Lines from the listing that hold the string "length" are what you should return.

PROVIDED DATA START

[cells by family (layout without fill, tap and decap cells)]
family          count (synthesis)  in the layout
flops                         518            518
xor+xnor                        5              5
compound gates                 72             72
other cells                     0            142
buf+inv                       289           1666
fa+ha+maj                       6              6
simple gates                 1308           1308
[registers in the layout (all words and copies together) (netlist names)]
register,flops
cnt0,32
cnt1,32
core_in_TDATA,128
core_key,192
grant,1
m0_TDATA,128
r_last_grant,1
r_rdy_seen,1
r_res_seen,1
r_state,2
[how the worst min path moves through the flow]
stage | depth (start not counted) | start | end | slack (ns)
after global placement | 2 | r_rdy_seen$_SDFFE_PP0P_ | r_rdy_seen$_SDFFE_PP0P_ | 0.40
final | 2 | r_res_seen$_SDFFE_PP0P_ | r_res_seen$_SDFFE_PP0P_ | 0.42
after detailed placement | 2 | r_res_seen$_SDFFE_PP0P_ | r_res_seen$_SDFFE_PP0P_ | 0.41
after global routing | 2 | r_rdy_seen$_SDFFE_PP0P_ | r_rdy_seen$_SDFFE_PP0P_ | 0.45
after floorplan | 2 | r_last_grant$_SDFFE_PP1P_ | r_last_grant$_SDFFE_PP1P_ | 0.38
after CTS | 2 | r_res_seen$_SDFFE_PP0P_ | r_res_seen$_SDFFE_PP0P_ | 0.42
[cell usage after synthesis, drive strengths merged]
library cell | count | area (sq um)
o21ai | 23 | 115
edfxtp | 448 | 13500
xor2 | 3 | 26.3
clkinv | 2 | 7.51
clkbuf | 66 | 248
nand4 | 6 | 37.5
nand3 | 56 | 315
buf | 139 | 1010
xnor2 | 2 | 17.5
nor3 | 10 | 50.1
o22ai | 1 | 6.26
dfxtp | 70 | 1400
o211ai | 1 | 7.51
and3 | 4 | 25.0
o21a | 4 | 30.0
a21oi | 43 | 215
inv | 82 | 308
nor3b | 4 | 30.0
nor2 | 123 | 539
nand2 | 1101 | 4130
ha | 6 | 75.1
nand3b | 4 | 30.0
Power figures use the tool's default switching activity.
[src/rtl/dptr_multicycle.sv]
// Multi-cycle MIPS datapath: R-type ALU ops, plus LW/SW and data memory when
// DPTR_MEM_EN is defined. One instruction at a time behind a valid/ready handshake.
module dptr_multicycle #(
  parameter int unsigned DATA_W     = 32,
  parameter int unsigned DMEM_DEPTH = 64
) (
  input  logic              clk,
  input  logic              rst,
  input  logic              instr_valid,
  input  logic [31:0]       instr,
  output logic              instr_ready,
  output logic              done,
  output logic              err,
  output logic              zflag,
  output logic [DATA_W-1:0] result,
  input  logic [4:0]        dbg_ra,
  output logic [DATA_W-1:0] dbg_rd
);

`ifdef DPTR_MEM_EN
  typedef enum logic [2:0] {S_IDLE, S_DEC, S_EXE, S_MEM, S_WB} state_t;
`else
  typedef enum logic [1:0] {S_IDLE, S_DEC, S_EXE, S_WB} state_t;
`endif
  typedef enum logic [1:0] {C_R, C_LW, C_SW, C_ILL} cls_t;
  typedef enum logic [2:0] {OP_ADD, OP_SUB, OP_AND, OP_OR, OP_NOR, OP_SLT} op_t;

  state_t            state, state_d;
  cls_t              cls_q, dec_cls;
  op_t               op_q, dec_op;
  logic [31:0]       ir;
  logic [DATA_W-1:0] a, b, alu_b, alu_y, rf_wd;
  logic [DATA_W-1:0] rf [32];
  logic              rf_we;
  logic [4:0]        rf_wa;

`ifdef DPTR_MEM_EN
  localparam int unsigned AW = $clog2(DMEM_DEPTH);
  logic [DATA_W-1:0] imm, mdr;
  logic [DATA_W-1:0] dmem [DMEM_DEPTH];
  logic [AW-1:0]     maddr;

  // Sign-extend imm16 to DATA_W; narrower datapaths keep only the low bits.
  for (genvar g = 0; g < DATA_W; g++) begin : g_imm
    if (g < 16) begin : g_lo
      assign imm[g] = ir[g];
    end else begin : g_hi
      assign imm[g] = ir[15];
    end
  end

  assign maddr = result[AW-1:0];
`else
  logic unused_nomem;
  assign unused_nomem = ^{ir[10:6], 32'(DMEM_DEPTH)};
`endif

  // Instruction decode from the latched IR.
  always_comb begin
    dec_cls = C_ILL;
    dec_op  = OP_ADD;
    if (ir[31:26] == 6'h00) begin
      dec_cls = C_R;
      case (ir[5:0])
        6'h20:   dec_op = OP_ADD;
        6'h22:   dec_op = OP_SUB;
        6'h24:   dec_op = OP_AND;
        6'h25:   dec_op = OP_OR;
        6'h27:   dec_op = OP_NOR;
        6'h2A:   dec_op = OP_SLT;
        default: dec_cls = C_ILL;
      endcase
    end
`ifdef DPTR_MEM_EN
    else if (ir[31:26] == 6'h23) begin
      dec_cls = C_LW;
    end else if (ir[31:26] == 6'h2B) begin
      dec_cls = C_SW;
    end
`endif
  end

  always_comb begin
    alu_b = b;
`ifdef DPTR_MEM_EN
    if (cls_q != C_R) alu_b = imm;
`endif
  end

  always_comb begin
    alu_y = '0;
    case (op_q)
      OP_ADD:  alu_y = a + alu_b;
      OP_SUB:  alu_y = a - alu_b;
      OP_AND:  alu_y = a & alu_b;
      OP_OR:   alu_y = a | alu_b;
      OP_NOR:  alu_y = ~(a | alu_b);
      OP_SLT:  alu_y = {{(DATA_W-1){1'b0}}, ($signed(a) < $signed(alu_b))};
      default: alu_y = '0;
    endcase
  end

  always_comb begin
    state_d     = state;
    instr_ready = 1'b0;
    done        = 1'b0;
    err         = 1'b0;
    case (state)
      S_IDLE: begin
        instr_ready = 1'b1;
        if (instr_valid) state_d = S_DEC;
      end
      S_DEC: state_d = (dec_cls == C_ILL) ? S_WB : S_EXE;
`ifdef DPTR_MEM_EN
      S_EXE: state_d = (cls_q == C_LW || cls_q == C_SW) ? S_MEM : S_WB;
      S_MEM: state_d = S_WB;
`else
      S_EXE: state_d = S_WB;
`endif
      S_WB: begin
        done    = 1'b1;
        err     = (cls_q == C_ILL);
        state_d = S_IDLE;
      end
      default: state_d = S_IDLE;
    endcase
  end

  always_ff @(posedge clk) begin
    if (rst) begin
      state  <= S_IDLE;
      ir     <= '0;
      a      <= '0;
      b      <= '0;
      cls_q  <= C_ILL;
      op_q   <= OP_ADD;
      result <= '0;
      zflag  <= 1'b0;
`ifdef DPTR_MEM_EN
      mdr    <= '0;
`endif
    end else begin
      state <= state_d;
      case (state)
        S_IDLE: if (instr_valid) ir <= instr;
        S_DEC: begin
          a     <= rf[ir[25:21]];
          b     <= rf[ir[20:16]];
          cls_q <= dec_cls;
          op_q  <= dec_op;
        end
        S_EXE: begin
          result <= alu_y;
          zflag  <= (alu_y == '0);
        end
`ifdef DPTR_MEM_EN
        S_MEM: mdr <= dmem[maddr];
`endif
        default: ;
      endcase
    end
  end

`ifdef DPTR_MEM_EN
  always_ff @(posedge clk) begin
    if (!rst && state == S_MEM && cls_q == C_SW) dmem[maddr] <= b;
  end
`endif

  // R-type writes rd from ALUOut; LW writes rt from MDR.
  always_comb begin
    rf_we = (state == S_WB) && (cls_q == C_R);
    rf_wa = ir[15:11];
    rf_wd = result;
`ifdef DPTR_MEM_EN
    if (cls_q == C_LW) begin
      rf_we = (state == S_WB);
      rf_wa = ir[20:16];
      rf_wd = mdr;
    end
`endif
  end

  always_ff @(posedge clk) begin
    if (rst) begin
      rf <= '{default: '0};
    end else if (rf_we && rf_wa != 5'd0) begin
      rf[rf_wa] <= rf_wd;
    end
  end

  assign dbg_rd = (dbg_ra == 5'd0) ? '0 : rf[dbg_ra];

endmodule

[config.mk]
export PLATFORM = sky130hd
export DESIGN_NAME = dptr_multicycle
export DESIGN_NICKNAME = d
export VERILOG_FILES = /design/src/rtl/dptr_multicycle.sv
export SDC_FILE = /design/constraint.sdc
export NUM_CORES = 2
export LEC_CHECK = 0
export CAP_MARGIN = 20
export CORE_ASPECT_RATIO = 1.1
export CORE_MARGIN = 2
export CORE_UTILIZATION = 45
export CTS_CLUSTER_DIAMETER = 30
export CTS_CLUSTER_SIZE = 28
export DETAILED_ROUTE_END_ITERATION = 10
export PLACE_DENSITY = 0.69
export SKIP_CTS_REPAIR_TIMING = 1
export SYNTH_ARGS = -nofsm -noshare
export SYNTH_HDL_FRONTEND = slang
export SYNTH_SLANG_ARGS = --single-unit
[constraint.sdc]
create_clock -name clk -period 5.3 [get_ports clk]
set_clock_uncertainty 0.05 [all_clocks]
set_input_delay 0.795 -clock clk [delete_from_list [all_inputs] [get_ports clk]]
set_output_delay 0.795 -clock clk [all_outputs]
set_load 0.01 [all_outputs]
==> parameters.txt <==
Parameter                              Value

Run status
  Status    finished, final reports clean

Floorplan
  Area of the core    152000 um^2
  Horiz. Die Dim    377 um
  Starting Density    45.2%
  Die H    414 um
  Area of the die    156000 um^2
  I/O pin cnt    108
  Row cnt    150

Drt
  Number of DRC markers in iteration 0    9991
  Post-detailed-route DRC marker count    0
  Routed wire length    274 mm
  Routed len/inst    29.9 um
  Number of optimization iterations in the first detailed-route pass    9
  Mean number of vias per cell    6.81
  Count of nets left with antenna violations after detail routing    0
  Number of vias after detailed routing    62400

Placement
  Global placement routability congestion    0.958
  Buffers added on ports    102
  Placed inst area    71800 um^2
  Hpwl dp    167 mm

STA
  Time the worst path needs with I/O delays and setup    4920 ps
  Transition time of the tightest slew-check pin    1290 ps
  TNS Setup    0 ps
  Timing-limited maximum frequency    203 MHz
  Final critical-path share of the clock period    92.9%
  Max_slew headroom    13.6%
  Final number of max-transition violations    0
  Total count of hold-check failures in the final report    0
  Final setup vio count    0
  Unrepaired setup endpoints after global routing    false

Synth
  Number of enable flip-flop cells after synthesis    0
  Area fraction of the dominant cell type after synthesis    33.6%
  Average cell area after synthesis    9.57 um^2
  Yosys top cell by area    dfxtp_1
  Count of unique library cells instantiated by Yosys    91
  Async set-or-reset flop fraction in the synthesized netlist    0%
  Ys flop type    dfxtp_1
  Register area share after synthesis    33.6%
  Synth warnings    0
  Most frequently used cell type in the post-synthesis netlist    nand2_1
  FF+latch count, synth    1154
  Number of standard cells after synthesis    7176
  Mapped Nets    7324
  Post-synthesis instance area    68700 um^2
  Most area-consuming cells after synthesis    dfxtp_1 34%, mux4_2 32%, nand2_1 12%
  Commonest cells post-synth    2133 x nand2_1, 1154 x dfxtp_1, 1114 x a21oi_1

Critical path
  Delay of the slowest critical-path stage    580 ps
  Worst EP arrival    5650 ps
  Setup slack of the most critical reg-to-reg path    380 ps
  Critical Path Start Type    flip-flop
  Endpoint type of the worst setup path    flip-flop
  Source of the critical timing path    alu_b[0]
  Crit Path Max Fanout    5
  Category of the most critical setup path    flip-flop to flip-flop
  Crit-path cells    ha_1, inv_1, fa_1, nand2b_1, a211oi_2, o2111ai_1, a31oi_1, a311o_1, and3_1, mux2i_1, a2111oi_0, nand4_1, nor4bb_1, a31o_1
  Worst R2R Start    alu_b[0]
  CP max stage cell    a2111oi_0
  R2r worst-path depth    14
  Worst r2r dst    zflag
  Required time of the critical path    6020 ps

Global routing
  Number of antenna violations at the first check in global routing    8
  Maximum number of pins on one net before global-route repair    204
  GRT Total Usage    34.5%
  Number of global-route vias before repair    59400
  Global-route wire length before repair    394 mm
  Total gr overflow    0

Min path
  Worst hold path stage count    2
  Endpoint, Worst Hold    op_q[0]
  Worst Min Path Start    rst
  Worst min-delay path class    primary input to flip-flop

Power and ir drop
  Lkg Pwr    25.3 nW
  IR Drop Worst-Case VDD    344 uV
  PwrDens    422 nW/um^2
  Power share of the clock group    44.8%
  Portion of total power attributed to combinational logic    26.4%
  Net switching power    11.8 mW
  Sequential power share    28.8%
  Sw frac    35.0%
  Total internal power    21.9 mW

Final layout
  Fraction of final layout cells with drive strength greater than 1    23.4%
  Final Net Count    7129
  Multi-input combinational cell area    42800 um^2
  Area growth syn-to-layout    16.3%
  Reg area    23100 um^2
  Fillers    12800
  Finished layout cell area    79900 um^2

Run
  Maxcap violations    0

CTS
  Maximum buffer depth of the clock tree    3
  Number of CTS-inserted buffers    222
  Clock tree from TritonCTS    yes
  Clock Sink Count    1154
  Clk pin slew, worst setup/hold paths    50 ps
  Buffer cell driving the clock tree root    clkbuf_16
  Clock insertion delay at the later pin of the skew report    860 ps
  CTS H-Tree Depth    4
cell type report:
class / instances / area share, %
multi-input cells: 5202 / 53.6
clock inverters: 141 / 2.48
well taps: 1976 / 3.09
flip-flops and latches: 1154 / 29.0
diodes: 11 / 0.0345
repair buffers: 306 / 3.73
inverters: 95 / 0.446
clock buffers: 275 / 7.66
sequential cells by signal, indices dropped and copies added, names as in the netlist:
name    count
zflag       1
result     32
a          32
ir         27
state       2
op_q        3
rf       1024
cls_q       1
alu_b      32
worst max-delay path, delay by kind of cell (launching register included):
family	cells	cell delay [ps]
buffers and inverters	1	70
AO/OA/AOI/OAI	6	2410
AND/OR/NAND/NOR	4	1140
flip-flops	1	420
adder cells (fa/ha/maj)	2	630
multiplexers	1	110
kinds of logic after synthesis:
logic type	after synthesis	share of synthesized area, %
and+or+nand+nor	2569	14.8
DFF	1154	33.6
xor gates and xnor gates	13	0.166
AOI/OAI and AO/OA	1440	11.8
buffers and inverters	820	4.52
adders and majority gates	108	1.99
muxes	1072	33.1
worst max path at each step:
| stage | cells after the start | end | slack [ps] |
|---|---|---|---|
| finish | 14 | zflag | 380 |
| global route | 13 | zflag | 250 |
| CTS | 14 | zflag | 520 |
| detailed placement | 14 | zflag | 590 |
| global placement | 14 | zflag | 550 |
| floorplan | 7 | dbg_rd[10] | 1260 |
layer usage:
| metal | vias up | share of wire, % | global-route usage (%) | routed length [um] |
|---|---|---|---|---|
| li1 | 25700 | - | - | - |
| met1 | 30200 | 33 | 41.2 | 90800 |
| met2 | 5176 | 43 | 50.9 | 118000 |
| met3 | 1369 | 15 | 13.2 | 42300 |
| met4 | 8 | 8.3 | 24.9 | 22800 |
| met5 | - | 0.021 | 0 | 57 |
per-stage QoR:
stage	util, %	hold WS [ps]	std cells	setup slack, ps	total power, mW
2_1_floorplan	-	382	7176	1260	15.7
3_3_place_gp	47.3	390	8733	550	18.5
3_5_place_dp	47.3	400	8733	586	18.5
4_1_cts	52.6	383	9149	520	33.5
5_1_grt	52.6	432	9150	251	34.7
6_report	52.6	350	9160	375	33.7
cells in the final DEF, fill, tap and decap left out, types with 24 or more instances in the layout:
master,n
nand2_1,2102
a21oi_1,1114
ha_1,104
buf_4,173
nor2_1,215
clkdlybuf4s50_1,96
clkbuf_8,32
clkinv_2,27
bufinv_16,31
o21ai_0,48
inv_1,94
a211oi_1,106
nor2b_1,52
mux4_2,961
nand2_2,31
nor3_1,24
clkbuf_16,224
clkinvlp_4,29
dfxtp_1,1143
mux2i_1,109
buf_12,33
power groups by stage:
| stage | registers, mW | clock network [mW] | logic [mW] |
|---|---|---|---|
| detailed placement | 9.84 | 0 | 8.70 |
| floorplan | 9.53 | 0 | 6.19 |
| finish | 9.69 | 15.1 | 8.91 |
| CTS | 9.67 | 15.1 | 8.73 |
| global route | 9.73 | 15.5 | 9.47 |
| global placement | 9.83 | 0 | 8.67 |
Power figures use the tool's default switching activity.
**config.mk**
```make
export PLATFORM = sky130hd
export DESIGN_NAME = jtlabrun_gfxcfg
export DESIGN_NICKNAME = d
export VERILOG_FILES = /design/src/rtl/jtlabrun_gfx_pkg.sv /design/src/rtl/jtlabrun_nmigen.sv /design/src/rtl/jtlabrun_gfxcfg.sv
export SDC_FILE = /design/constraint.sdc
export NUM_CORES = 1
export LEC_CHECK = 0
export BUFFER_PORTS_ARGS = -buffer_cell sky130_fd_sc_hd__buf_2
export CAP_MARGIN = 10
export CORE_UTILIZATION = 57
export CTS_BUF_LIST = sky130_fd_sc_hd__clkbuf_2 sky130_fd_sc_hd__clkbuf_4 sky130_fd_sc_hd__clkbuf_8
export DETAILED_ROUTE_END_ITERATION = 16
export PLACE_DENSITY = 0.82
export SETUP_SLACK_MARGIN = 0.5
export SLEW_MARGIN = 20
export SYNTH_ARGS = -nofsm -noshare
export SYNTH_HDL_FRONTEND = slang
export SYNTH_SLANG_ARGS = --single-unit
```
**constraint.sdc**
```tcl
create_clock -name clk -period 2.98 [get_ports clk]
set_clock_uncertainty 0.15 [all_clocks]
set_input_delay 0 -clock clk [delete_from_list [all_inputs] [get_ports clk]]
set_output_delay 0 -clock clk [all_outputs]
set_load 0.01 [all_outputs]
```
<file path="src/rtl/switch_debouncer_pkg.sv">
// Shared constants for the switch input path: debounce FSM encoding and board timing defaults.
package switch_debouncer_pkg;

    typedef logic [1:0] db_state_t;

    localparam db_state_t STABLE_LO = 2'd0;
    localparam db_state_t WAIT_HI   = 2'd1;
    localparam db_state_t STABLE_HI = 2'd2;
    localparam db_state_t WAIT_LO   = 2'd3;

    localparam int unsigned CLK_FREQ_HZ       = 50_000_000;
    localparam int unsigned DEFAULT_DB_CYCLES = 500_000;  // 10 ms at CLK_FREQ_HZ

endpackage

</file>
<file path="src/rtl/debounce_cell.sv">
// One switch channel: synchroniser, debounce FSM with stability counter, level and edge pulses.
module debounce_cell
    import switch_debouncer_pkg::*;
#(
    parameter int unsigned DB_CYCLES   = DEFAULT_DB_CYCLES,
    parameter int unsigned SYNC_STAGES = 2
) (
    input  logic clk,
    input  logic i_rst,
    input  logic i_sw,
    output logic o_sw,
    output logic o_rise,
    output logic o_fall,
    output logic o_event
);

    localparam int unsigned CW = $clog2(DB_CYCLES);
    localparam logic [CW-1:0] CNT_MAX = CW'(DB_CYCLES - 1);
    localparam logic [CW-1:0] CNT_ONE = CW'(1);

    logic [SYNC_STAGES-1:0] sync_q;
    logic                   s;
    db_state_t              state_q, state_d;
    logic [CW-1:0]          cnt_q, cnt_d;
    logic                   level_q, level_d;
    logic                   rise_q, rise_d;
    logic                   fall_q, fall_d;

    assign s = sync_q[SYNC_STAGES-1];

    always_ff @(posedge clk or negedge i_rst) begin
        if (!i_rst) begin
            sync_q <= '0;
        end else begin
            sync_q <= {sync_q[SYNC_STAGES-2:0], i_sw};
        end
    end

    always_comb begin
        state_d = state_q;
        cnt_d   = cnt_q;
        level_d = level_q;
        rise_d  = 1'b0;
        fall_d  = 1'b0;
        case (state_q)
            STABLE_LO: begin
                if (s) begin
                    state_d = WAIT_HI;
                    cnt_d   = CNT_ONE;
                end
            end
            WAIT_HI: begin
                if (!s) begin
                    state_d = STABLE_LO;
                    cnt_d   = '0;
                end else if (cnt_q == CNT_MAX) begin
                    state_d = STABLE_HI;
                    level_d = 1'b1;
                    rise_d  = 1'b1;
                    cnt_d   = '0;
                end else begin
                    cnt_d = cnt_q + CNT_ONE;
                end
            end
            STABLE_HI: begin
                if (!s) begin
                    state_d = WAIT_LO;
                    cnt_d   = CNT_ONE;
                end
            end
            WAIT_LO: begin
                if (s) begin
                    state_d = STABLE_HI;
                    cnt_d   = '0;
                end else if (cnt_q == CNT_MAX) begin
                    state_d = STABLE_LO;
                    level_d = 1'b0;
                    fall_d  = 1'b1;
                    cnt_d   = '0;
                end else begin
                    cnt_d = cnt_q + CNT_ONE;
                end
            end
            default: begin
                state_d = STABLE_LO;
                cnt_d   = '0;
            end
        endcase
    end

    always_ff @(posedge clk or negedge i_rst) begin
        if (!i_rst) begin
            state_q <= STABLE_LO;
            cnt_q   <= '0;
            level_q <= 1'b0;
            rise_q  <= 1'b0;
            fall_q  <= 1'b0;
        end else begin
            state_q <= state_d;
            cnt_q   <= cnt_d;
            level_q <= level_d;
            rise_q  <= rise_d;
            fall_q  <= fall_d;
        end
    end

    assign o_sw    = level_q;
    assign o_rise  = rise_q;
    assign o_fall  = fall_q;
    // Next-cycle commit, so the top can register o_valid aligned with the pulses.
    assign o_event = rise_d | fall_d;

endmodule

</file>
<file path="src/rtl/switch_debouncer.sv">
// Debounces N_CH raw switch pins; o_valid flags any accepted edge in the same cycle as its pulse.
module switch_debouncer
    import switch_debouncer_pkg::*;
#(
    parameter int unsigned N_CH        = 4,
    parameter int unsigned DB_CYCLES   = DEFAULT_DB_CYCLES,
    parameter int unsigned SYNC_STAGES = 2
) (
    input  logic            clk,
    input  logic            i_rst,
    input  logic [N_CH-1:0] i_sw,
    output logic [N_CH-1:0] o_sw,
    output logic [N_CH-1:0] o_rise,
    output logic [N_CH-1:0] o_fall,
    output logic            o_valid
);

    logic [N_CH-1:0] event_d;
    logic            valid_q;

    for (genvar i = 0; i < N_CH; i++) begin : g_ch
        debounce_cell #(
            .DB_CYCLES  (DB_CYCLES),
            .SYNC_STAGES(SYNC_STAGES)
        ) u_cell (
            .clk    (clk),
            .i_rst  (i_rst),
            .i_sw   (i_sw[i]),
            .o_sw   (o_sw[i]),
            .o_rise (o_rise[i]),
            .o_fall (o_fall[i]),
            .o_event(event_d[i])
        );
    end

    always_ff @(posedge clk or negedge i_rst) begin
        if (!i_rst) begin
            valid_q <= 1'b0;
        end else begin
            valid_q <= |event_d;
        end
    end

    assign o_valid = valid_q;

endmodule
</file>
$ cat config.mk
export PLATFORM = sky130hd
export DESIGN_NAME = lap_stopwatch
export DESIGN_NICKNAME = d
export VERILOG_FILES = /design/src/rtl/lap_stopwatch_pkg.sv /design/src/rtl/lap_stopwatch_digit.sv /design/src/rtl/lap_stopwatch.sv
export SDC_FILE = /design/constraint.sdc
export NUM_CORES = 1
export LEC_CHECK = 0
export ABC_CLOCK_PERIOD_IN_PS = 3330
export CAP_MARGIN = 10
export CORE_UTILIZATION = 50
export CTS_CLUSTER_SIZE = 8
export DETAILED_ROUTE_END_ITERATION = 16
export PLACE_DENSITY = 0.7
export SLEW_MARGIN = 40
export SYNTH_ARGS = -nofsm -noshare
export SYNTH_HDL_FRONTEND = slang
export SYNTH_SLANG_ARGS = --single-unit
$ cat constraint.sdc
create_clock -name clk -period 3.33 [get_ports clk]
set_input_delay 0.666 -clock clk [delete_from_list [all_inputs] [get_ports clk]]
set_output_delay 0.666 -clock clk [all_outputs]
set_load 0.02 [all_outputs]
`config.mk`:
```
export PLATFORM = sky130hd
export DESIGN_NAME = calc_sequencer
export DESIGN_NICKNAME = d
export VERILOG_FILES = /design/src/rtl/calc_sequencer.sv
export SDC_FILE = /design/constraint.sdc
export NUM_CORES = 1
export LEC_CHECK = 0
export CAP_MARGIN = 20
export CORE_UTILIZATION = 50
export DETAILED_ROUTE_END_ITERATION = 16
export GPL_TIMING_DRIVEN = 0
export PLACE_DENSITY = 0.69
export SLEW_MARGIN = 25
export SYNTH_ARGS = -nofsm -noshare
export SYNTH_HDL_FRONTEND = slang
export SYNTH_SLANG_ARGS = --single-unit
```
`constraint.sdc`:
```
create_clock -name CLK_100MHZ -period 16.5 [get_ports CLK_100MHZ]
set_input_delay 3.3 -clock CLK_100MHZ [delete_from_list [all_inputs] [get_ports CLK_100MHZ]]
set_output_delay 3.3 -clock CLK_100MHZ [all_outputs]
set_load 0.005 [all_outputs]
```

PROVIDED DATA END

— WRITTEN RESPONSE —
  Routed wire length    274 mm
  Global-route wire length before repair    394 mm
| metal | vias up | share of wire, % | global-route usage (%) | routed length [um] |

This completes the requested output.